Note that this already looks a lot better and we are getting close to being able to work with this output.


Step 5: select, manipulate and plot

Here we pipe (%>%) our cleaned data into the ggplot() function to obtain graphics.

CEX versus DEX

We want to visualize the counts of the two different types of exchanges (centralized and decentralized). Then we fill the bars based on the transparency grade to see where most of the transparent volume originates from.

# plot types of exchanges
df %>%
  ggplot(aes(type, fill=transparency_grade)) + 
  geom_bar(color = "black",
           position = "stack") +
  labs(title = "Types of Exchanges (CEX vs. DEX)",
       subtitle = "Source: Nomics API",
       x = "Exchange Type",
       y = "Number of Exchanges") +
  theme_pilot() +
  theme(axis.title = element_text(),
        legend.text =  element_text(size=10)) + 
  scale_fill_brewer(palette = 9) +
  guides(fill = guide_legend(title = "Transparency Grade"))
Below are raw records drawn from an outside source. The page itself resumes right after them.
**src/verilog/dm_macros.svh**
```systemverilog
/*
 * Debug module constants: bus and DMI widths, SRAM depth,
 * hart timing and debug register field positions
 */
`ifndef DM_MACROS_SVH
`define DM_MACROS_SVH

`define DM_DATA_W      32
`define DM_SBADDR_W    32
`define DM_DMIADDR_W   7
`define DM_SRAM_WORDS  256
`define DM_HALT_CYCLES 4
`define DM_RESET_PC    32'h0000_1000
`define DM_CSR_DPC     12'h7b1

// DMControl
`define DM_HALTREQ_BIT      31
`define DM_RESUMEREQ_BIT    30
`define DM_DMACTIVE_BIT     0
// DMStatus
`define DM_ALLRESUMEACK_BIT 17
`define DM_ALLHALTED_BIT    9
// AbstractCS
`define DM_CMDERR_HI        10
`define DM_CMDERR_LO        8
// Command
`define DM_TRANSFER_BIT     17
`define DM_WRITE_BIT        16
`define DM_REGNO_HI         15
`define DM_REGNO_LO         0
// SBCS
`define DM_SBBUSY_BIT       21
`define DM_SBREADONADDR_BIT 20
`define DM_SBACCESS_HI      19
`define DM_SBACCESS_LO      17
`define DM_SBAUTOINC_BIT    16
`define DM_SBREADONDATA_BIT 15
`define DM_SBERROR_HI       14
`define DM_SBERROR_LO       12

`endif

```
**src/verilog/dm_pkg.sv**
```systemverilog
/*
 * Shared debug module types: data, address and DMI vectors,
 * DMI and system bus request structs, register map and FSM states
 */
`include "dm_macros.svh"

package dm_pkg;

  typedef logic [`DM_DATA_W-1:0]    dm_word_t;
  typedef logic [`DM_SBADDR_W-1:0]  sb_addr_t;
  typedef logic [`DM_DMIADDR_W-1:0] dmi_addr_t;

  typedef enum logic [1:0] {
    DMI_NOP   = 2'd0,
    DMI_READ  = 2'd1,
    DMI_WRITE = 2'd2
  } dmi_op_e;

  // DMI register map, only the implemented subset
  typedef enum logic [`DM_DMIADDR_W-1:0] {
    DATA0      = 7'h04,
    DMCONTROL  = 7'h10,
    DMSTATUS   = 7'h11,
    ABSTRACTCS = 7'h16,
    COMMAND    = 7'h17,
    SBCS       = 7'h38,
    SBADDRESS0 = 7'h39,
    SBDATA0    = 7'h3c
  } dm_reg_e;

  typedef struct packed {
    dmi_addr_t addr;
    dmi_op_e   op;
    dm_word_t  data;
  } dmi_req_t;

  // One system bus word access
  typedef struct packed {
    sb_addr_t addr;
    logic     we;
    dm_word_t wdata;
  } sb_req_t;

  typedef enum logic [1:0] {
    HART_RUNNING,
    HART_HALTING,
    HART_HALTED
  } hart_state_e;

  typedef enum logic [1:0] {
    SBA_IDLE,
    SBA_REQ,
    SBA_RELEASE
  } sba_state_e;

endpackage

```
**src/verilog/dm_regs.sv**
```systemverilog
/*
 * DMI slave with the debug register file: DMControl, DMStatus, Data0,
 * AbstractCS, Command, SBCS, SBAddress0 and SBData0.
 * Starts system bus accesses and drives hart halt, resume and DPC writes.
 */
`timescale 1ns/1ps
`include "dm_macros.svh"

module dm_regs (
  input  logic             clk_i,
  input  logic             rst_i,
  input  logic             dmi_req_i,
  input  dm_pkg::dmi_req_t dmi_req_data_i,
  output logic             dmi_ack_o,
  output dm_pkg::dm_word_t dmi_rdata_o,
  output logic             sb_start_o,
  output dm_pkg::sb_req_t  sb_req_o,
  input  logic             sb_busy_i,
  input  logic             sb_done_i,
  input  dm_pkg::dm_word_t sb_rdata_i,
  output logic             halt_req_o,
  output logic             resume_req_o,
  output logic             dpc_we_o,
  output dm_pkg::dm_word_t dpc_o,
  input  logic             halted_i,
  input  logic             resumeack_i
);

  logic             dmactive_q;
  dm_pkg::dm_word_t data0_q;
  logic [2:0]       cmderr_q;
  logic             sbreadonaddr_q;
  logic [2:0]       sbaccess_q;
  logic             sbautoinc_q;
  logic             sbreadondata_q;
  logic [2:0]       sberror_q;
  dm_pkg::sb_addr_t sbaddr_q;
  dm_pkg::dm_word_t sbdata_q;

  logic             dmi_fire;
  logic             dmi_wr;
  logic             cmd_is_dpc_wr;
  dm_pkg::dm_word_t rdata_d;
  logic             sb_trig;
  logic             sb_trig_we;
  dm_pkg::sb_addr_t sb_trig_addr;
  logic             sb_launch;

  // One access per rising req
  assign dmi_fire = dmi_req_i && !dmi_ack_o;
  assign dmi_wr   = dmi_fire && (dmi_req_data_i.op == dm_pkg::DMI_WRITE);
  assign dpc_o    = data0_q;

  assign cmd_is_dpc_wr = dmi_req_data_i.data[`DM_TRANSFER_BIT] &&
                         dmi_req_data_i.data[`DM_WRITE_BIT] &&
                         (dmi_req_data_i.data[`DM_REGNO_HI:`DM_REGNO_LO] ==
                          {4'h0, `DM_CSR_DPC});

  //////////////////////////////////////////////////////////////////////
  // Read mux
  //////////////////////////////////////////////////////////////////////

  always_comb begin
    rdata_d = '0;
    if (dmactive_q) begin
      case (dmi_req_data_i.addr)
        dm_pkg::DMCONTROL: begin
          rdata_d[`DM_HALTREQ_BIT]   = halt_req_o;
          rdata_d[`DM_RESUMEREQ_BIT] = resume_req_o;
          rdata_d[`DM_DMACTIVE_BIT]  = dmactive_q;
        end
        dm_pkg::DMSTATUS: begin
          rdata_d[`DM_ALLRESUMEACK_BIT] = resumeack_i;
          rdata_d[`DM_ALLHALTED_BIT]    = halted_i;
        end
        dm_pkg::DATA0:      rdata_d = data0_q;
        dm_pkg::ABSTRACTCS: rdata_d[`DM_CMDERR_HI:`DM_CMDERR_LO] = cmderr_q;
        dm_pkg::SBCS: begin
          // Busy also covers the start pulse before the master picks it up
          rdata_d[`DM_SBBUSY_BIT]                   = sb_busy_i | sb_start_o;
          rdata_d[`DM_SBREADONADDR_BIT]             = sbreadonaddr_q;
          rdata_d[`DM_SBACCESS_HI:`DM_SBACCESS_LO]  = sbaccess_q;
          rdata_d[`DM_SBAUTOINC_BIT]                = sbautoinc_q;
          rdata_d[`DM_SBREADONDATA_BIT]             = sbreadondata_q;
          rdata_d[`DM_SBERROR_HI:`DM_SBERROR_LO]    = sberror_q;
        end
        dm_pkg::SBADDRESS0: rdata_d = sbaddr_q;
        dm_pkg::SBDATA0:    rdata_d = sbdata_q;
        default:            rdata_d = '0;
      endcase
    end
  end

  //////////////////////////////////////////////////////////////////////
  // System bus triggers
  //////////////////////////////////////////////////////////////////////

  always_comb begin
    sb_trig      = 1'b0;
    sb_trig_we   = 1'b0;
    sb_trig_addr = sbaddr_q;
    if (dmi_fire && dmactive_q) begin
      if (dmi_req_data_i.op == dm_pkg::DMI_WRITE) begin
        if (dmi_req_data_i.addr == dm_pkg::SBADDRESS0) begin
          sb_trig      = sbreadonaddr_q;
          sb_trig_addr = dmi_req_data_i.data;
        end else if (dmi_req_data_i.addr == dm_pkg::SBDATA0) begin
          sb_trig    = 1'b1;
          sb_trig_we = 1'b1;
        end
      end else if (dmi_req_data_i.op == dm_pkg::DMI_READ &&
                   dmi_req_data_i.addr == dm_pkg::SBDATA0) begin
        sb_trig = sbreadondata_q;
      end
    end
  end

  // Dropped while an access is still in flight
  assign sb_launch = sb_trig && (sberror_q == 3'd0) && (sbaccess_q == 3'd2) &&
                     !sb_busy_i && !sb_start_o;

  always_ff @(posedge clk_i) begin
    if (sb_launch) begin
      sb_req_o.addr  <= sb_trig_addr;
      sb_req_o.we    <= sb_trig_we;
      sb_req_o.wdata <= dmi_req_data_i.data;
    end
  end

  //////////////////////////////////////////////////////////////////////
  // Register updates and DMI handshake
  //////////////////////////////////////////////////////////////////////

  always_ff @(posedge clk_i) begin
    if (rst_i) begin
      dmi_ack_o      <= 1'b0;
      dmi_rdata_o    <= '0;
      sb_start_o     <= 1'b0;
      dpc_we_o       <= 1'b0;
      halt_req_o     <= 1'b0;
      resume_req_o   <= 1'b0;
      dmactive_q     <= 1'b0;
      data0_q        <= '0;
      cmderr_q       <= 3'd0;
      sbreadonaddr_q <= 1'b0;
      sbaccess_q     <= 3'd0;
      sbautoinc_q    <= 1'b0;
      sbreadondata_q <= 1'b0;
      sberror_q      <= 3'd0;
      sbaddr_q       <= '0;
      sbdata_q       <= '0;
    end else begin
      sb_start_o <= sb_launch;
      dpc_we_o   <= 1'b0;

      if (dmi_fire) begin
        dmi_ack_o   <= 1'b1;
        dmi_rdata_o <= (dmi_req_data_i.op == dm_pkg::DMI_READ) ? rdata_d : '0;
      end else if (!dmi_req_i) begin
        dmi_ack_o <= 1'b0;
      end

      // Finished bus access
      if (sb_done_i) begin
        if (!sb_req_o.we) sbdata_q <= sb_rdata_i;
        if (sbautoinc_q) sbaddr_q <= sbaddr_q + 32'd4;
      end

      // Only word accesses are supported
      if (sb_trig && (sberror_q == 3'd0) && (sbaccess_q != 3'd2)) sberror_q <= 3'd4;

      if (dmi_wr && dmi_req_data_i.addr == dm_pkg::DMCONTROL) begin
        dmactive_q   <= dmi_req_data_i.data[`DM_DMACTIVE_BIT];
        halt_req_o   <= dmi_req_data_i.data[`DM_HALTREQ_BIT] &
                        dmi_req_data_i.data[`DM_DMACTIVE_BIT];
        resume_req_o <= dmi_req_data_i.data[`DM_RESUMEREQ_BIT] &
                        dmi_req_data_i.data[`DM_DMACTIVE_BIT];
      end

      if (dmi_wr && dmactive_q) begin
        case (dmi_req_data_i.addr)
          dm_pkg::DATA0: data0_q <= dmi_req_data_i.data;
          dm_pkg::ABSTRACTCS: begin
            cmderr_q <= cmderr_q & ~dmi_req_data_i.data[`DM_CMDERR_HI:`DM_CMDERR_LO];
          end
          dm_pkg::COMMAND: begin
            // Blocked until cmderr is cleared
            if (cmderr_q == 3'd0) begin
              if (!cmd_is_dpc_wr) begin
                cmderr_q <= 3'd2;
              end else if (!halted_i) begin
                cmderr_q <= 3'd4;
              end else begin
                dpc_we_o <= 1'b1;
              end
            end
          end
          dm_pkg::SBCS: begin
            sbreadonaddr_q <= dmi_req_data_i.data[`DM_SBREADONADDR_BIT];
            sbaccess_q     <= dmi_req_data_i.data[`DM_SBACCESS_HI:`DM_SBACCESS_LO];
            sbautoinc_q    <= dmi_req_data_i.data[`DM_SBAUTOINC_BIT];
            sbreadondata_q <= dmi_req_data_i.data[`DM_SBREADONDATA_BIT];
            sberror_q      <= sberror_q &
                              ~dmi_req_data_i.data[`DM_SBERROR_HI:`DM_SBERROR_LO];
          end
          dm_pkg::SBADDRESS0: sbaddr_q <= dmi_req_data_i.data;
          dm_pkg::SBDATA0:    sbdata_q <= dmi_req_data_i.data;
          default: ;
        endcase
      end
    end
  end

endmodule

```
Here we do the same thing, but the other way around. We plot the different transparency grades on the x-axis, and the count on the y-axis. The fill resembles the type of exchange.

# plot exchange types
df %>% 
  ggplot(aes(transparency_grade, fill=type)) + 
  geom_bar(color = "black",
           position = "stack") +
  labs(title = "Transparency Grade by Exchange Type",
       subtitle = "Source: Nomics API",
       x = "Transparency Grade",
       y = "Number of Exchanges") +
  theme_pilot() +
  theme(axis.title = element_text(),
        legend.text =  element_text(size=10)) +
  guides(fill = guide_legend(title = "Type"))

Results

From these two rather simple plots, it would appear that most of the transparent volumes (grade A+ and A) originate from decentralized exchanges. In addition, most of the low transparent volumes are originating from centralized exchanges.